### Your instructions
Would you please copy every line from the records that contains the word "path"?

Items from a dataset
<file path="config.mk">
export PLATFORM = sky130hd
export DESIGN_NAME = fifo_sync_ext
export DESIGN_NICKNAME = d
export VERILOG_FILES = /design/src/rtl/fifo_pkg.sv /design/src/rtl/fifo_ram_2p.sv /design/src/rtl/fifo_sync_ext.sv
export SDC_FILE = /design/constraint.sdc
export NUM_CORES = 1
export LEC_CHECK = 0
export ABC_AREA = 1
export ABC_CLOCK_PERIOD_IN_PS = 2400
export CAP_MARGIN = 20
export CORE_MARGIN = 4
export CORE_UTILIZATION = 51
export CTS_CLUSTER_DIAMETER = 100
export CTS_CLUSTER_SIZE = 25
export DETAILED_ROUTE_END_ITERATION = 10
export PLACE_DENSITY = 0.74
export SKIP_LAST_GASP = 1
export SLEW_MARGIN = 0
export SYNTH_ARGS = -nofsm -noshare
export SYNTH_HDL_FRONTEND = slang
export SYNTH_SLANG_ARGS = --single-unit
</file>
<file path="constraint.sdc">
create_clock -name i_clk -period 2.4 [get_ports i_clk]
set_clock_uncertainty 0.2 [all_clocks]
set_input_delay 0.24 -clock i_clk [delete_from_list [all_inputs] [get_ports i_clk]]
set_output_delay 0.24 -clock i_clk [all_outputs]
set_load 0.05 [all_outputs]
</file>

### Response box
<file path="config.mk">
<file path="constraint.sdc">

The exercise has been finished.